• [Excerpted records]
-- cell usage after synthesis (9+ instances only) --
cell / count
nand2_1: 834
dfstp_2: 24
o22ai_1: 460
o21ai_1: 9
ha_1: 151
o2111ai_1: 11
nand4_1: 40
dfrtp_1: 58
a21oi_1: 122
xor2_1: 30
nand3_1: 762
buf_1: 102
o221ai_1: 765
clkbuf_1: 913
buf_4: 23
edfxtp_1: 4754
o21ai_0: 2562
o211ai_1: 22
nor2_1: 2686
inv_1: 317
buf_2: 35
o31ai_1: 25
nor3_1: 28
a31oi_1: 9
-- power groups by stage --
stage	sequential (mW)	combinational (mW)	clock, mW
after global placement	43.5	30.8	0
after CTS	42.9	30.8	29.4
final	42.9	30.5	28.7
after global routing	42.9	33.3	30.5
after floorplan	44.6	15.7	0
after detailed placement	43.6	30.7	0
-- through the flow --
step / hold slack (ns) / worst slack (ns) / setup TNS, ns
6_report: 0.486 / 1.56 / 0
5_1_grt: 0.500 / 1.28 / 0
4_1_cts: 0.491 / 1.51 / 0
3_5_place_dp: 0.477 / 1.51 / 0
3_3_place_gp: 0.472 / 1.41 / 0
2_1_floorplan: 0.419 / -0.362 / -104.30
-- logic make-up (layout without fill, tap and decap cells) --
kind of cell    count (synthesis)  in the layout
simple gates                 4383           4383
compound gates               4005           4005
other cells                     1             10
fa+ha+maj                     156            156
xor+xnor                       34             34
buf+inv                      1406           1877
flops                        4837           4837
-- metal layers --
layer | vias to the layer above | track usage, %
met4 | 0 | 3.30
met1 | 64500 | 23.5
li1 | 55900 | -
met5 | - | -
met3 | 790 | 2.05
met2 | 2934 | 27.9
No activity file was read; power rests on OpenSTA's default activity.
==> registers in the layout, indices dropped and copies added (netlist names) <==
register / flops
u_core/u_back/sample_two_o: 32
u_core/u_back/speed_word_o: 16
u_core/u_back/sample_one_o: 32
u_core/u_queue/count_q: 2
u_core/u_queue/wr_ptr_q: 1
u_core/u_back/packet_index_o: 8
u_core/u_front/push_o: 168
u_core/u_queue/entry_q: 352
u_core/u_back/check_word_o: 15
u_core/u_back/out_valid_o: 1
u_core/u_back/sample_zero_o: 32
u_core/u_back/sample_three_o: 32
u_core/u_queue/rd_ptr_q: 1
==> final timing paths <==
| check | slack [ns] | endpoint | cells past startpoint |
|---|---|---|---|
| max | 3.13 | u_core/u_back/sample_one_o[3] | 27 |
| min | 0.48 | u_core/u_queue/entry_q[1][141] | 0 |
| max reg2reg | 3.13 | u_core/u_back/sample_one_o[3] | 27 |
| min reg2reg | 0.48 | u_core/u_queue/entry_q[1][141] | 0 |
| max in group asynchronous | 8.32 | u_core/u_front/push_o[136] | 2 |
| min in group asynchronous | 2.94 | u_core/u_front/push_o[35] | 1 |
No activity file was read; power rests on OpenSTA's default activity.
### src/hw/rtl/udh_pkg.sv
`timescale 1ns / 1ps
`default_nettype none

package udh_pkg;

    localparam logic [31:0] SEED_FIRST_RST  = 32'h1357_9bdf;
    localparam logic [31:0] SEED_SECOND_RST = 32'h2468_ace1;

    localparam int KEY_W     = 32;
    localparam int CFG_IDX_W = 1;

    localparam logic [CFG_IDX_W-1:0] CFG_SEED_FIRST  = 1'b0;
    localparam logic [CFG_IDX_W-1:0] CFG_SEED_SECOND = 1'b1;

    localparam logic [1:0] OP_BYTE = 2'd0;
    localparam logic [1:0] OP_SEP  = 2'd1;
    localparam logic [1:0] OP_END  = 2'd2;

    typedef enum logic [1:0] {
        S_IDLE,
        S_TAKE,
        S_LOW,
        S_FLUSH
    } t_state;

    typedef enum logic [2:0] {
        CMD_NONE,
        CMD_LOAD,
        CMD_TAKE,
        CMD_LOW,
        CMD_RAW,
        CMD_SEP,
        CMD_END
    } t_cmd;

    typedef struct packed {
        logic [1:0] q_count;
        logic [1:0] pend_count;
        logic       take_long;
        logic       out_free;
    } t_status;

    // utf-8 sequence length from the lead byte, zero when it cannot lead
    function automatic logic [2:0] lead_length(input logic [7:0] b);
        logic [2:0] len;
        if (b < 8'h80) begin
            len = 3'd1;
        end else if ((b & 8'he0) == 8'hc0) begin
            len = 3'd2;
        end else if ((b & 8'hf0) == 8'he0) begin
            len = 3'd3;
        end else if ((b & 8'hf8) == 8'hf0) begin
            len = 3'd4;
        end else begin
            len = 3'd0;
        end
        return len;
    endfunction

    // h*31 + u as shift and subtract
    function automatic logic [KEY_W-1:0] hash_step(input logic [KEY_W-1:0] h,
                                                   input logic [15:0] u);
        return (h << 5) - h + {{(KEY_W-16){1'b0}}, u};
    endfunction

endpackage

`default_nettype wire

### src/hw/rtl/udh_in_if.sv
`timescale 1ns / 1ps
`default_nettype none

interface udh_in_if;
    logic       valid;
    logic       ready;
    logic [1:0] op;
    logic [7:0] text_byte;

    modport source (output valid, output op, output text_byte, input ready);
    modport sink   (input valid, input op, input text_byte, output ready);
endinterface

`default_nettype wire

### src/hw/rtl/udh_out_if.sv
`timescale 1ns / 1ps
`default_nettype none

interface udh_out_if;
    logic        valid;
    logic        ready;
    logic [31:0] key_first;
    logic [31:0] key_second;

    modport source (output valid, output key_first, output key_second, input ready);
    modport sink   (input valid, input key_first, input key_second, output ready);
endinterface

`default_nettype wire

### src/hw/rtl/udh_ctrl.sv
`timescale 1ns / 1ps
`default_nettype none

module udh_ctrl (
    input  logic            i_clk,
    input  logic            i_rst_n,
    input  logic            i_in_valid,
    input  logic [1:0]      i_in_op,
    input  logic            i_in_byte_nz,
    output logic            o_in_ready,
    input  udh_pkg::t_status i_status,
    output udh_pkg::t_cmd   o_cmd
);
    import udh_pkg::*;

    t_state r_state, n_state;
    logic   r_flush, n_flush;
    logic   r_end, n_end;
    logic   w_take_byte;
    logic   w_start_flush;

    assign w_take_byte   = (i_in_op == OP_BYTE) && i_in_byte_nz;
    assign w_start_flush = (i_in_op == OP_SEP) || (i_in_op == OP_END);

    always_ff @(posedge i_clk) begin
        if (!i_rst_n) begin
            r_state <= S_IDLE;
            r_flush <= 1'b0;
            r_end   <= 1'b0;
        end else begin
            r_state <= n_state;
            r_flush <= n_flush;
            r_end   <= n_end;
        end
    end

    // next state
    always_comb begin
        n_state = r_state;
        n_flush = r_flush;
        n_end   = r_end;
        unique case (r_state)
            S_IDLE: begin
                if (i_in_valid) begin
                    n_flush = w_start_flush;
                    n_end   = (i_in_op == OP_END);
                    if (w_take_byte) begin
                        n_state = S_TAKE;
                    end else if (w_start_flush) begin
                        n_state = S_FLUSH;
                    end
                end
            end
            S_TAKE: begin
                // queue pops this cycle
                if (i_status.take_long) begin
                    n_state = S_LOW;
                end else if (i_status.q_count > 2'd1) begin
                    n_state = S_TAKE;
                end else if (r_flush) begin
                    n_state = S_FLUSH;
                end else begin
                    n_state = S_IDLE;
                end
            end
            S_LOW: begin
                if (i_status.q_count != 2'd0) begin
                    n_state = S_TAKE;
                end else if (r_flush) begin
                    n_state = S_FLUSH;
                end else begin
                    n_state = S_IDLE;
                end
            end
            S_FLUSH: begin
                if (i_status.pend_count != 2'd0) begin
                    n_state = (i_status.pend_count > 2'd1) ? S_TAKE : S_FLUSH;
                end else if (!r_end || i_status.out_free) begin
                    n_state = S_IDLE;
                end
            end
            default: n_state = S_IDLE;
        endcase
    end

    // outputs
    always_comb begin
        o_in_ready = 1'b0;
        o_cmd      = CMD_NONE;
        unique case (r_state)
            S_IDLE: begin
                o_in_ready = 1'b1;
                if (i_in_valid && w_take_byte) begin
                    o_cmd = CMD_LOAD;
                end
            end
            S_TAKE:  o_cmd = CMD_TAKE;
            S_LOW:   o_cmd = CMD_LOW;
            S_FLUSH: begin
                if (i_status.pend_count != 2'd0) begin
                    o_cmd = CMD_RAW;
                end else if (!r_end) begin
                    o_cmd = CMD_SEP;
                end else if (i_status.out_free) begin
                    o_cmd = CMD_END;
                end
            end
            default: o_cmd = CMD_NONE;
        endcase
    end

`ifndef NO_ASSERTIONS
    a_low_after_take: assert property (@(posedge i_clk) disable iff (!i_rst_n)
        (r_state == S_LOW) |-> ($past(r_state) == S_TAKE))
        else $error("low surrogate step without a preceding take");

    a_take_has_byte: assert property (@(posedge i_clk) disable iff (!i_rst_n)
        (r_state == S_TAKE) |-> (i_status.q_count != 2'd0))
        else $error("take step with an empty byte queue");

    a_idle_queue_empty: assert property (@(posedge i_clk) disable iff (!i_rst_n)
        (r_state == S_IDLE) |-> (i_status.q_count == 2'd0))
        else $error("bytes left in the queue while idle");
`endif

endmodule

`default_nettype wire

### src/hw/rtl/udh_datapath.sv
`timescale 1ns / 1ps
`default_nettype none

module udh_datapath (
    input  logic                          i_clk,
    input  logic                          i_rst_n,
    input  udh_pkg::t_cmd                 i_cmd,
    input  logic [7:0]                    i_byte,
    input  logic                          i_cfg_we,
    input  logic [udh_pkg::CFG_IDX_W-1:0] i_cfg_idx,
    input  logic [udh_pkg::KEY_W-1:0]     i_cfg_data,
    output udh_pkg::t_status              o_status,
    output logic                          o_out_valid,
    input  logic                          i_out_ready,
    output logic [udh_pkg::KEY_W-1:0]     o_key_first,
    output logic [udh_pkg::KEY_W-1:0]     o_key_second
);
    import udh_pkg::*;

    logic [KEY_W-1:0] r_seed1, r_seed2;
    logic [KEY_W-1:0] r_lane1, r_lane2;
    logic [KEY_W-1:0] r_key1, r_key2;
    logic [7:0]       r_pb [3];
    logic [7:0]       r_q  [2];
    logic [1:0]       r_qn;
    logic [1:0]       r_pc, n_pc;
    logic [2:0]       r_sl, n_sl;
    logic [15:0]      r_low;
    logic             r_ovalid;

    logic [7:0]  w_b;
    logic [2:0]  w_len;
    logic [20:0] w_cp;
    logic [20:0] w_v;
    logic [15:0] w_hi, w_lo;
    logic        w_long;
    logic        t_store;
    logic [1:0]  t_idx;
    logic        t_has_unit;
    logic        t_long;
    logic [15:0] t_unit;
    logic        w_upd;
    logic [15:0] w_unit;

    assign w_b   = r_q[0];
    assign w_len = lead_length(w_b);

    // code point of a completed sequence
    always_comb begin
        unique case (r_sl)
            3'd2:    w_cp = {10'd0, r_pb[0][4:0], w_b[5:0]};
            3'd3:    w_cp = {5'd0, r_pb[0][3:0], r_pb[1][5:0], w_b[5:0]};
            default: w_cp = {r_pb[0][2:0], r_pb[1][5:0], r_pb[2][5:0], w_b[5:0]};
        endcase
    end

    assign w_v    = w_cp - 21'h01_0000;
    assign w_hi   = 16'hd800 + {5'd0, w_v[20:10]};
    assign w_lo   = 16'hdc00 + {6'd0, w_v[9:0]};
    assign w_long = |w_cp[20:16];

    // one byte through the decoder
    always_comb begin
        t_store    = 1'b0;
        t_idx      = r_pc;
        t_has_unit = 1'b0;
        t_long     = 1'b0;
        t_unit     = {8'd0, w_b};
        n_pc       = r_pc;
        n_sl       = r_sl;
        if (r_pc == 2'd0) begin
            if (w_len <= 3'd1) begin
                // ascii or a byte that cannot lead goes in raw
                t_has_unit = 1'b1;
            end else begin
                t_store = 1'b1;
                t_idx   = 2'd0;
                n_pc    = 2'd1;
                n_sl    = w_len;
            end
        end else if (({1'b0, r_pc} + 3'd1) >= r_sl) begin
            n_pc       = 2'd0;
            n_sl       = 3'd0;
            t_has_unit = 1'b1;
            t_long     = w_long;
            t_unit     = w_long ? w_hi : w_cp[15:0];
        end else begin
            t_store = 1'b1;
            n_pc    = r_pc + 2'd1;
        end
    end

    // lane update source
    always_comb begin
        w_upd  = 1'b0;
        w_unit = 16'd0;
        unique case (i_cmd)
            CMD_TAKE: begin
                w_upd  = t_has_unit;
                w_unit = t_unit;
            end
            CMD_LOW: begin
                w_upd  = 1'b1;
                w_unit = r_low;
            end
            CMD_RAW: begin
                w_upd  = 1'b1;
                w_unit = {8'd0, r_pb[0]};
            end
            CMD_SEP: begin
                w_upd  = 1'b1;
                w_unit = 16'd0;
            end
            default: begin
                w_upd  = 1'b0;
                w_unit = 16'd0;
            end
        endcase
    end

    always_ff @(posedge i_clk) begin
        if (!i_rst_n) begin
            r_seed1  <= SEED_FIRST_RST;
            r_seed2  <= SEED_SECOND_RST;
            r_lane1  <= SEED_FIRST_RST;
            r_lane2  <= SEED_SECOND_RST;
            r_qn     <= 2'd0;
            r_pc     <= 2'd0;
            r_sl     <= 3'd0;
            r_ovalid <= 1'b0;
        end else begin
            if (i_cfg_we) begin
                unique case (i_cfg_idx)
                    CFG_SEED_FIRST:  r_seed1 <= i_cfg_data;
                    CFG_SEED_SECOND: r_seed2 <= i_cfg_data;
                    default: ;
                endcase
            end
            if (r_ovalid && i_out_ready) begin
                r_ovalid <= 1'b0;
            end
            if (w_upd) begin
                r_lane1 <= hash_step(r_lane1, w_unit);
                r_lane2 <= hash_step(r_lane2, w_unit);
            end
            unique case (i_cmd)
                CMD_LOAD: r_qn <= 2'd1;
                CMD_TAKE: begin
                    r_qn <= r_qn - 2'd1;
                    r_pc <= n_pc;
                    r_sl <= n_sl;
                end
                CMD_RAW: begin
                    r_qn <= r_pc - 2'd1;
                    r_pc <= 2'd0;
                    r_sl <= 3'd0;
                end
                CMD_END: begin
                    r_ovalid <= 1'b1;
                    r_lane1  <= r_seed1;
                    r_lane2  <= r_seed2;
                end
                default: ;
            endcase
        end
    end

    // payload, no reset
    always_ff @(posedge i_clk) begin
        unique case (i_cmd)
            CMD_LOAD: r_q[0] <= i_byte;
            CMD_TAKE: begin
                r_q[0] <= r_q[1];
                r_low  <= w_lo;
                if (t_store) begin
                    r_pb[t_idx] <= w_b;
                end
            end
            CMD_RAW: begin
                // bytes after the raw lead are scanned again
                r_q[0] <= r_pb[1];
                r_q[1] <= r_pb[2];
            end
            CMD_END: begin
                r_key1 <= r_lane1;
                r_key2 <= r_lane2;
            end
            default: ;
        endcase
    end

    assign o_status.q_count    = r_qn;
    assign o_status.pend_count = r_pc;
    assign o_status.take_long  = t_long;
    assign o_status.out_free   = !r_ovalid || i_out_ready;

    assign o_out_valid  = r_ovalid;
    assign o_key_first  = r_key1;
    assign o_key_second = r_key2;

endmodule

`default_nettype wire

### src/hw/rtl/utf8_utf16_dual_string_hash.sv
`timescale 1ns / 1ps
`default_nettype none

// Hashes a key given as a stream of UTF-8 bytes into two 32-bit lanes, each updated
// per UTF-16 code unit as h = h*31 + unit. A text beat (op 0) is accepted and then
// decoded, with an extra step for the low half when it completes a code point above
// 0xFFFF (surrogate pair); zero bytes and op 3 are only accepted. A separator (op 1)
// or end (op 2) beat flushes pending bytes: each cut-off lead byte goes in raw and
// the bytes after it are scanned again; a separator then mixes in a zero unit. The
// input is not ready again until a beat is done. Both lanes share one update source
// (one shift-subtract-add per cycle). The end beat emits both lanes through an output
// register and reloads the seeds; it waits while a previous result has not been taken.
// Seed writes (index 0 first lane, index 1 second lane) apply from the next end beat.
module utf8_utf16_dual_string_hash (
    input  logic                          i_clk,
    input  logic                          i_rst_n,
    udh_in_if.sink                        i_in,
    udh_out_if.source                     o_out,
    input  logic                          i_cfg_we,
    input  logic [udh_pkg::CFG_IDX_W-1:0] i_cfg_idx,
    input  logic [udh_pkg::KEY_W-1:0]     i_cfg_data
);
    import udh_pkg::*;

    t_cmd    w_cmd;
    t_status w_status;

    udh_ctrl u_ctrl (
        .i_clk       (i_clk),
        .i_rst_n     (i_rst_n),
        .i_in_valid  (i_in.valid),
        .i_in_op     (i_in.op),
        .i_in_byte_nz(i_in.text_byte != 8'd0),
        .o_in_ready  (i_in.ready),
        .i_status    (w_status),
        .o_cmd       (w_cmd)
    );

    udh_datapath u_datapath (
        .i_clk       (i_clk),
        .i_rst_n     (i_rst_n),
        .i_cmd       (w_cmd),
        .i_byte      (i_in.text_byte),
        .i_cfg_we    (i_cfg_we),
        .i_cfg_idx   (i_cfg_idx),
        .i_cfg_data  (i_cfg_data),
        .o_status    (w_status),
        .o_out_valid (o_out.valid),
        .i_out_ready (o_out.ready),
        .o_key_first (o_out.key_first),
        .o_key_second(o_out.key_second)
    );

endmodule

`default_nettype wire

### src/flat_wrapper.sv
// flat-port wrapper written by rule: the top's interface ports become plain ports
module utf8_utf16_dual_string_hash_flat import udh_pkg::*;
  (i_clk, i_rst_n, i_cfg_we, i_cfg_idx, i_cfg_data, i_in_valid, i_in_op, i_in_text_byte, i_in_ready, o_out_valid, o_out_key_first, o_out_key_second, o_out_ready);
  udh_in_if i_in_i ();
  udh_out_if o_out_i ();
  input  logic i_clk;
  input  logic i_rst_n;
  input  logic i_cfg_we;
  input  logic [udh_pkg::CFG_IDX_W-1:0] i_cfg_idx;
  input  logic [udh_pkg::KEY_W-1:0] i_cfg_data;
  input wire logic [$bits(i_in_i.valid)-1:0] i_in_valid;
  input wire logic [$bits(i_in_i.op)-1:0] i_in_op;
  input wire logic [$bits(i_in_i.text_byte)-1:0] i_in_text_byte;
  output wire logic [$bits(i_in_i.ready)-1:0] i_in_ready;
  output wire logic [$bits(o_out_i.valid)-1:0] o_out_valid;
  output wire logic [$bits(o_out_i.key_first)-1:0] o_out_key_first;
  output wire logic [$bits(o_out_i.key_second)-1:0] o_out_key_second;
  input wire logic [$bits(o_out_i.ready)-1:0] o_out_ready;
  assign i_in_i.valid = i_in_valid;
  assign i_in_i.op = i_in_op;
  assign i_in_i.text_byte = i_in_text_byte;
  assign i_in_ready = i_in_i.ready;
  assign o_out_valid = o_out_i.valid;
  assign o_out_key_first = o_out_i.key_first;
  assign o_out_key_second = o_out_i.key_second;
  assign o_out_i.ready = o_out_ready;
  utf8_utf16_dual_string_hash u_core (.i_clk(i_clk), .i_rst_n(i_rst_n), .i_in(i_in_i), .o_out(o_out_i), .i_cfg_we(i_cfg_we), .i_cfg_idx(i_cfg_idx), .i_cfg_data(i_cfg_data));
endmodule
==> src/taplm_ram.sv <==
// ----------------------------------------------------------------------------
// taplm_ram
// Generic simple dual-port RAM: one write port, one registered read port.
// ----------------------------------------------------------------------------
`default_nettype none

module taplm_ram #(
  parameter int WIDTH = 8,
  parameter int DEPTH = 256
) (
  input  wire logic                     clk,
  input  wire logic                     we,
  input  wire logic [$clog2(DEPTH)-1:0] waddr,
  input  wire logic [WIDTH-1:0]         wdata,
  input  wire logic                     re,
  input  wire logic [$clog2(DEPTH)-1:0] raddr,
  output logic      [WIDTH-1:0]         rdata
);

  logic [WIDTH-1:0] mem [DEPTH];

  always_ff @(posedge clk) begin
    if (we) begin
      mem[waddr] <= wdata;
    end
    if (re) begin
      rdata <= mem[raddr];
    end
  end

endmodule

`default_nettype wire
### config.mk
export PLATFORM = sky130hd
export DESIGN_NAME = qte_cordic
export DESIGN_NICKNAME = d
export VERILOG_FILES = /design/src/qte_pkg.sv /design/src/qte_cordic.sv
export SDC_FILE = /design/constraint.sdc
export NUM_CORES = 2
export LEC_CHECK = 0
export BUFFER_PORTS_ARGS = -buffer_cell sky130_fd_sc_hd__buf_2
export CAP_MARGIN = 0
export CORE_MARGIN = 5
export CORE_UTILIZATION = 59
export CTS_CLUSTER_DIAMETER = 30
export DETAILED_ROUTE_END_ITERATION = 7
export PLACE_DENSITY = 0.78
export REMOVE_ABC_BUFFERS = 1
export SLEW_MARGIN = 20
export SYNTH_ARGS = -nofsm -noshare
export SYNTH_HDL_FRONTEND = slang
export SYNTH_SLANG_ARGS = --single-unit
### constraint.sdc
create_clock -name clk -period 7.2 [get_ports clk]
set_clock_uncertainty 0.2 [all_clocks]
set_input_delay 1.8 -clock clk [delete_from_list [all_inputs] [get_ports clk]]
set_output_delay 1.8 -clock clk [all_outputs]
set_load 0.03 [all_outputs]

• [What you need to do] Write out each line above with the word "usage".

• [Task solution]
-- cell usage after synthesis (9+ instances only) --
layer | vias to the layer above | track usage, %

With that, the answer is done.